IT IS, THEREFORE, ORDERED that:
1.
The Petition for Writ of Habeas Corpus, 28 U.S.C § 2254, (Doc. No. 1) is
DISMISSED without prejudice as an unauthorized, successive habeas petition;
2.
Petitioner’s IFP Application (Doc. No. 2) is GRANTED;
3.
Petitioner’s Motion for Appointment of Counsel (Doc. No. 3), and Request for
Production of Documents (Doc.

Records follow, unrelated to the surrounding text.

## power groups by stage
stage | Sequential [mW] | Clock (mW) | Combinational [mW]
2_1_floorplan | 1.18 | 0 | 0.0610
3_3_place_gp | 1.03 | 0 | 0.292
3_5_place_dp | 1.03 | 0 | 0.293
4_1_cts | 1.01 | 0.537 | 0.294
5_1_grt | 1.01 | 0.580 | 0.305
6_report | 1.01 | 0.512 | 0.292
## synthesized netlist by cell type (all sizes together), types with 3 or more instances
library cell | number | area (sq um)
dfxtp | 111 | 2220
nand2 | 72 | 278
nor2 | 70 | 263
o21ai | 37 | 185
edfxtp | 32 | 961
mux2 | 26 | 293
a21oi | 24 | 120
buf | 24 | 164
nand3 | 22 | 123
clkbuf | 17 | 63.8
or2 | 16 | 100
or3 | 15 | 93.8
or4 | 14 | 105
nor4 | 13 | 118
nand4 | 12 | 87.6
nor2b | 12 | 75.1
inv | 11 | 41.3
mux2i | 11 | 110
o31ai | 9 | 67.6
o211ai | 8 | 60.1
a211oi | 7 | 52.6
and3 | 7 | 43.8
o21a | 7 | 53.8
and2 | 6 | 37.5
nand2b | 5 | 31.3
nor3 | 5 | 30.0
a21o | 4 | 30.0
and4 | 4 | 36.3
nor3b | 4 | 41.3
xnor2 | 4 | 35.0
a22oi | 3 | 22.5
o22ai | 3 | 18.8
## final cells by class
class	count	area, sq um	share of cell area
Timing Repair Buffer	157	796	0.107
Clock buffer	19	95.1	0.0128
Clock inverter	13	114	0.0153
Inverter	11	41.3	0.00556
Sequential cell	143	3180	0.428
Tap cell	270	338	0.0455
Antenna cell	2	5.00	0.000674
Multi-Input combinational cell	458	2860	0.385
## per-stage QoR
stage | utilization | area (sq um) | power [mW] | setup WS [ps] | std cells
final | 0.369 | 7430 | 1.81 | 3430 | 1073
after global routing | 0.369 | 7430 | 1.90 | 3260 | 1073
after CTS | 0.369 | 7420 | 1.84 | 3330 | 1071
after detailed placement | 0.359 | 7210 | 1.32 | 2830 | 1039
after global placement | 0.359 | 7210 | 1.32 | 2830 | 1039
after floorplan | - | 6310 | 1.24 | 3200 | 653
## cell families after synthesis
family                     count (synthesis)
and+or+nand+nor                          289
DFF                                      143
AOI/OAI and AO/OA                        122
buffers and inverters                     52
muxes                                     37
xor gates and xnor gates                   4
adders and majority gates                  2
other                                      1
`src/axil_pkg.sv`:
```
// AXI4-Lite channel widths and vector types
// Response code enum
// Master-to-slave and slave-to-master channel structs

package axil_pkg;

    // ========================================
    // Widths
    // ========================================
    localparam int AXIL_ADDR_W = 32;                 // Byte address
    localparam int AXIL_DATA_W = 32;                 // One word per beat
    localparam int AXIL_STRB_W = AXIL_DATA_W / 8;    // One strobe per byte lane

    typedef logic [AXIL_ADDR_W-1:0] axil_addr_t;
    typedef logic [AXIL_DATA_W-1:0] axil_data_t;
    typedef logic [AXIL_STRB_W-1:0] axil_strb_t;

    // BRESP / RRESP codes, EXOKAY and DECERR are never returned
    typedef enum logic [1:0] {
        RESP_OKAY   = 2'b00,
        RESP_SLVERR = 2'b10
    } axil_resp_e;

    // ========================================
    // Channel bundles
    // ========================================

    // Driven by the master
    typedef struct packed {
        logic       awvalid;
        axil_addr_t awaddr;
        logic       wvalid;
        axil_data_t wdata;
        axil_strb_t wstrb;
        logic       bready;
        logic       arvalid;
        axil_addr_t araddr;
        logic       rready;
    } axil_req_t;

    // Driven by the slave
    typedef struct packed {
        logic       awready;
        logic       wready;
        logic       bvalid;
        axil_resp_e bresp;
        logic       arready;
        logic       rvalid;
        axil_data_t rdata;
        axil_resp_e rresp;
    } axil_rsp_t;

endpackage

```
`src/mem_map_pkg.sv`:
```
// Memory-map widths for the region memories
// Access kind enum
// Memory request / response structs, per-region RAM request
// Access counter and count event structs

package mem_map_pkg;

    import axil_pkg::*;

    localparam int RAM_IDX_W = 16;    // Word index width toward a region RAM
    localparam int CNT_W     = 16;    // Width of each access counter

    // Kind of memory access
    typedef enum logic {
        ACC_READ  = 1'b0,
        ACC_WRITE = 1'b1
    } access_kind_e;

    // ========================================
    // Request path
    // ========================================

    // One access from the AXI slave FSM to the router
    typedef struct packed {
        logic         valid;    // Single-cycle strobe
        access_kind_e kind;
        axil_addr_t   addr;     // Byte address, low two bits ignored
        axil_data_t   wdata;
        axil_strb_t   wstrb;
    } mem_req_t;

    // Router answer, one cycle after the request
    typedef struct packed {
        logic       valid;
        logic       err;      // Address hit no region
        axil_data_t rdata;    // Zero on error
    } mem_rsp_t;

    // Request to a single region RAM
    typedef struct packed {
        logic                 en;
        logic                 we;
        logic [RAM_IDX_W-1:0] widx;    // Word index relative to the region base
        axil_data_t           wdata;
        axil_strb_t           wstrb;
    } ram_req_t;

    // ========================================
    // Counters
    // ========================================
    typedef struct packed {
        logic [CNT_W-1:0] reads;     // OKAY reads
        logic [CNT_W-1:0] writes;    // OKAY writes
        logic [CNT_W-1:0] errors;    // Decode errors of either kind
    } perf_t;

    // One completed access
    typedef struct packed {
        logic         valid;
        access_kind_e kind;
        logic         err;
    } count_evt_t;

endpackage

```
`src/region_router.sv`:
```
// Region address decoder
// Steers a memory request to region 0 or region 1 RAM,
// flags a decode error for the hole, and muxes read data back

`timescale 1ns/10ps

module region_router #(
    parameter axil_pkg::axil_addr_t REGION0_BASE = 32'h0000_0000,
    parameter int                   REGION0_AW   = 10,
    parameter axil_pkg::axil_addr_t REGION1_BASE = 32'h0000_1000,
    parameter int                   REGION1_AW   = 12
) (
    input  logic                  clk,
    input  logic                  rst_n,
    input  mem_map_pkg::mem_req_t mem_req_i,
    output mem_map_pkg::mem_rsp_t mem_rsp_o,
    output mem_map_pkg::ram_req_t ram0_req_o,
    output mem_map_pkg::ram_req_t ram1_req_o,
    input  axil_pkg::axil_data_t  ram0_rdata_i,
    input  axil_pkg::axil_data_t  ram1_rdata_i
);

    import axil_pkg::*;
    import mem_map_pkg::*;

    // Region ends, one bit wider so a top-of-map region cannot wrap
    localparam logic [AXIL_ADDR_W:0] WORD_BYTES  = 4;
    localparam logic [AXIL_ADDR_W:0] REGION0_END = {1'b0, REGION0_BASE}
                                                   + (WORD_BYTES << REGION0_AW);
    localparam logic [AXIL_ADDR_W:0] REGION1_END = {1'b0, REGION1_BASE}
                                                   + (WORD_BYTES << REGION1_AW);

    axil_addr_t word_addr;    // Byte address with the low two bits cleared
    axil_addr_t off0;
    axil_addr_t off1;
    logic       hit0;
    logic       hit1;

    logic valid_q;    // Response due this cycle
    logic sel1_q;     // Region 1 answered
    logic err_q;      // No region answered

    // ========================================
    // Decode
    // ========================================
    always_comb begin
        word_addr = {mem_req_i.addr[AXIL_ADDR_W-1:2], 2'b00};
        off0      = word_addr - REGION0_BASE;
        off1      = word_addr - REGION1_BASE;
        // Region 0 checked first
        hit0 = (word_addr >= REGION0_BASE) && ({1'b0, word_addr} < REGION0_END);
        hit1 = !hit0 && (word_addr >= REGION1_BASE)
               && ({1'b0, word_addr} < REGION1_END);
    end

    // RAM requests, enable only on a hit so the hole writes nothing
    always_comb begin
        ram0_req_o.en    = mem_req_i.valid && hit0;
        ram0_req_o.we    = (mem_req_i.kind == ACC_WRITE);
        ram0_req_o.widx  = off0[RAM_IDX_W+1:2];
        ram0_req_o.wdata = mem_req_i.wdata;
        ram0_req_o.wstrb = mem_req_i.wstrb;

        ram1_req_o.en    = mem_req_i.valid && hit1;
        ram1_req_o.we    = (mem_req_i.kind == ACC_WRITE);
        ram1_req_o.widx  = off1[RAM_IDX_W+1:2];
        ram1_req_o.wdata = mem_req_i.wdata;
        ram1_req_o.wstrb = mem_req_i.wstrb;
    end

    // ========================================
    // Response stage
    // ========================================
    always_ff @(posedge clk) begin
        if (rst_n)
            valid_q <= 1'b0;
        else
            valid_q <= mem_req_i.valid;
    end

    always_ff @(posedge clk) begin
        if (mem_req_i.valid) begin
            sel1_q <= hit1;
            err_q  <= !(hit0 || hit1);
        end
    end

    // RAM read word lands in the same cycle as valid_q
    always_comb begin
        mem_rsp_o.valid = valid_q;
        mem_rsp_o.err   = err_q;
        if (err_q)
            mem_rsp_o.rdata = '0;
        else if (sel1_q)
            mem_rsp_o.rdata = ram1_rdata_i;
        else
            mem_rsp_o.rdata = ram0_rdata_i;
    end

endmodule

```
`config.mk`:
```
export PLATFORM = sky130hd
export DESIGN_NAME = region_router
export DESIGN_NICKNAME = d
export VERILOG_FILES = /design/src/axil_pkg.sv /design/src/mem_map_pkg.sv /design/src/region_router.sv
export SDC_FILE = /design/constraint.sdc
export NUM_CORES = 1
export LEC_CHECK = 0
export BUFFER_PORTS_ARGS = -buffer_cell sky130_fd_sc_hd__buf_2
export CORE_AREA = 8 8 101 103
export DETAILED_ROUTE_END_ITERATION = 6
export DIE_AREA = 0 0 109 111
export HOLD_SLACK_MARGIN = 0.03
export PLACE_DENSITY = 0.66
export SLEW_MARGIN = 20
export SYNTH_ARGS = -nofsm -noshare
export SYNTH_HDL_FRONTEND = slang
export SYNTH_SLANG_ARGS = --single-unit
export TNS_END_PERCENT = 5
```
`constraint.sdc`:
```
create_clock -name clk -period 1.9 [get_ports clk]
set_input_delay 0.285 -clock clk [delete_from_list [all_inputs] [get_ports clk]]
set_output_delay 0.285 -clock clk [all_outputs]
set_load 0.005 [all_outputs]
```
==> summary.txt <==
Logic synthesis
  • Seq/Total Area, Yosys: 0.05324
  • Largest family of logic cells by synthesized area: buffers and inverters
  • Library cells used by synthesis: 21
  • Synth Area in Adders: 0.008319
  • Post-Syn Area: 1504 um2
  • Register bit total from synthesis: 3
  • Synthesized net count: 337
  • Post-Synthesis Cells: 200
  • Compound-Gate Fraction of Synth Area: 0.005824
  • Mux share of post-synthesis cell area: 0.2130
  • Post-synthesis xor/xnor area fraction: 0.02329
  • YS warnings: 0
  • Syn Area/Cell: 7.520 um2
  • Synthesized-area fraction occupied by and/or/nand/nor cells: 0.1489

Final layout
  • Final Cell Area: 1592 um2
  • N_diodes: 0
  • Commonest non-fill, non-tap cell in the layout: buf_2
  • P&R area growth vs syn: 5.824%
  • Fillcell total: 981
  • Share of post-route cells with drive strength above 1: 0.6250
  • Most frequent cells in the layout: 134 x buf_2, 34 x nor2_1, 32 x mux2i_1, 5 x inv_1
  • Layout net count: 370
  • Fin util: 0.1861

Global route
  • Vias in the first global route: 1412
  • Grt ovf: 0
  • GRT Util Overall: 0.07277
  • Antenna violations before repair: 0
  • Largest net degree at the start of global routing: 34
  • First-pass GRT wire length: 6941 um

Power
  • Logic pwr share: 0.532
  • Worst IR Drop VDD: 0.0002542 V
  • Clk pwr share: 0.330
  • Final Power: 0.5429 mW
  • Sw power: 0.1691 mW
  • Power Dens Cells: 341.1 nW/um2
  • Sequential share of power: 0.138
  • Static leakage: 0.9456 nW
  • Int Pwr: 0.3738 mW
  • Switching share of power: 0.3115

Place
  • Final GP Congestion: 0.7963
  • Dpl hpwl: 4424 um
  • Placed Area: 1540 um2
  • Worst slack at placement: -0.06006 ns
  • # port buffers: 134

STA
  • Max Transition Viols Final: 0
  • RSZ-0062 raised after global routing: false
  • Setup Viol. Count Final: 0
  • Normalized max-slew margin: 0.7722
  • Max Freq: 0.5722 GHz
  • Minimum clock period: 1.748 ns
  • Final WS setup: 0.1524 ns
  • Final period utilization: 0.9198
  • Worst-Margin Slew: 0.3410 ns
  • Final number of hold-violating endpoints: 0

CTS
  • Post-CTS Setup Inserts: 0
  • TritonCTS Buffers: 3
  • Clock Pin Slew Worst Setup and Hold Paths: 0.03 ns
  • TritonCTS clock tree: yes
  • Clock root cell: clkbuf_8
  • H-tree depth: 1
  • Maximum clock path buffer count: 2
  • Cts hold-fix bufs: 0
  • Clock sink total: 3

Detailed routing
  • DRT antenna net count: 0
  • First-pass DRT Iterations: 3
  • Vias per cell: 3.800
  • WL final: 5038 um
  • DRT iter0 DRCs: 68
  • Via count: 1292
  • WL/cell: 14.82 um
  • Detailed-route DRC error count: 0

Floorplan
  • Die Area: 12100 um2
  • Vert. Die Dim: 111 um
  • Total I/O pin count: 278
  • Initial Utilization: 0.1759
  • Core area: 8551 um2
  • Chip Width: 109 um
  • # rows: 34

Run
  • # Max-Cap Violations: 0

Worst setup path
  • Worst setup path class: in -> out
  • Startpoint types: input pin
  • CP max FO: 4
  • CP Data Required Time: 1.62 ns
  • WP data arrival: 1.46 ns
  • CP endpoint kind: primary output

Hold path
  • Worst hold path type: in -> reg
  • Hold path cells: 2

Run status
  • Outcome: finished, final reports clean
layer usage:
| metal | GRT usage | part of all wire | wire length [um] | vias to the layer above |
|---|---|---|---|---|
| li1 | - | - | - | 604 |
| met1 | 0.05685 | 0.31 | 1547 | 523 |
| met2 | 0.1214 | 0.43 | 2162 | 141 |
| met3 | 0.06163 | 0.23 | 1170 | 24 |
| met4 | 0.03836 | 0.031 | 158 | 0 |
| met5 | 0 | 0 | 0 | - |
metrics by stage:
step,TNS [ns],cells,hold slack (ns)
after floorplan,0,200,0.3517
after global placement,-0.07250,336,0.4674
after detailed placement,-0.06046,336,0.4546
after CTS,0,340,0.2312
after global routing,0,340,0.2468
final,0,340,0.2363
layout make-up:
cell class                      count  area (um2)  share of cell area
Clock buffer                        4       45.04             0.02830
Inverter                            5       18.77             0.01179
Multi-Input combinational cell     83       606.8              0.3813
Sequential cell                     3       80.08             0.05031
Tap cell                          108       135.1             0.08491
Timing Repair Buffer              137       705.7              0.4434
sequential cells by signal, indices dropped and copies added, names as in the netlist:
name and cells:
err_q 1, sel1_q 1, valid_q 1
Yosys cell counts (all sizes together):
cell type | n | area share
buf | 106 | 0.53
nor2 | 34 | 0.085
mux2i | 32 | 0.21
inv | 5 | 0.012
nor4 | 5 | 0.035
clkbuf | 3 | 0.0075
xor2 | 3 | 0.017
edfxtp | 2 | 0.040
nor3 | 2 | 0.010
a211o | 1 | 0.0058
dfxtp | 1 | 0.013
ha | 1 | 0.0083
nand2 | 1 | 0.0025
nand4 | 1 | 0.0042
nor3b | 1 | 0.0050
or3 | 1 | 0.0075
xnor2 | 1 | 0.0058
power groups by stage:
stage               Sequential (mW)  Clock, mW  Combinational [mW]
floorplan                    0.0758          0               0.287
global placement             0.0755          0               0.286
detailed placement           0.0759          0               0.293
CTS                          0.0751      0.185               0.295
global route                 0.0754      0.193               0.323
finish                       0.0749      0.179               0.289
worst max-delay path, stage by stage:
cell and delay, ns:
buf_2 0.10, nor4_1 0.30, buf_4 0.16, nand4_1 0.23, nor4_1 0.23, buf_2 0.16
logic make-up after synthesis:
logic type | count (synthesis)
XOR/XNOR | 4
AND/OR/NAND/NOR | 45
buffers and inverters | 114
adder cells (fa/ha/maj) | 1
multiplexers | 32
AO/OA/AOI/OAI | 1
flip-flops | 3
worst paths after layout:
path                     startpoint                 end  slack (ns)
worst max-delay path  mem_req_i[58]      ram1_req_o[53]        0.15
worst min-delay path          rst_n  valid_q$_SDFF_PP0_        0.24
repair_timing:
| action | 4_1_cts | 5_1_grt |
|---|---|---|
| endpoints found under the setup margin | 1 | 0 |
| gates resized for setup | 1 | 0 |
| endpoints found under the hold margin | 0 | 0 |
Power figures use the tool's default switching activity.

No. 7) are DENIED; and
4.
Pursuant to Rule 11(a) of the Rules Governing Section 2254 Cases, the Court
declines to issue a certificate of appealability as Petitioner has not made a
substantial showing of a denial of a constitutional right. 28 U.S.C. § 2253(c)(2);
Miller-El v. Cockrell, 537 U.S. 322, 336-38 (2003) (in order to satisfy § 2253(c),
a petitioner must demonstrate that reasonable jurists would find the district court’s
assessment of the constitutional claims debatable or wrong); Slack v. McDaniel,
529 U.S. 474, 484 (2000) (holding that when relief is denied on procedural
grounds, a petitioner must establish both that the correctness of the dispositive
procedural ruling is debatable, and that the petition states a debatably valid claim
of the denial of a constitutional right).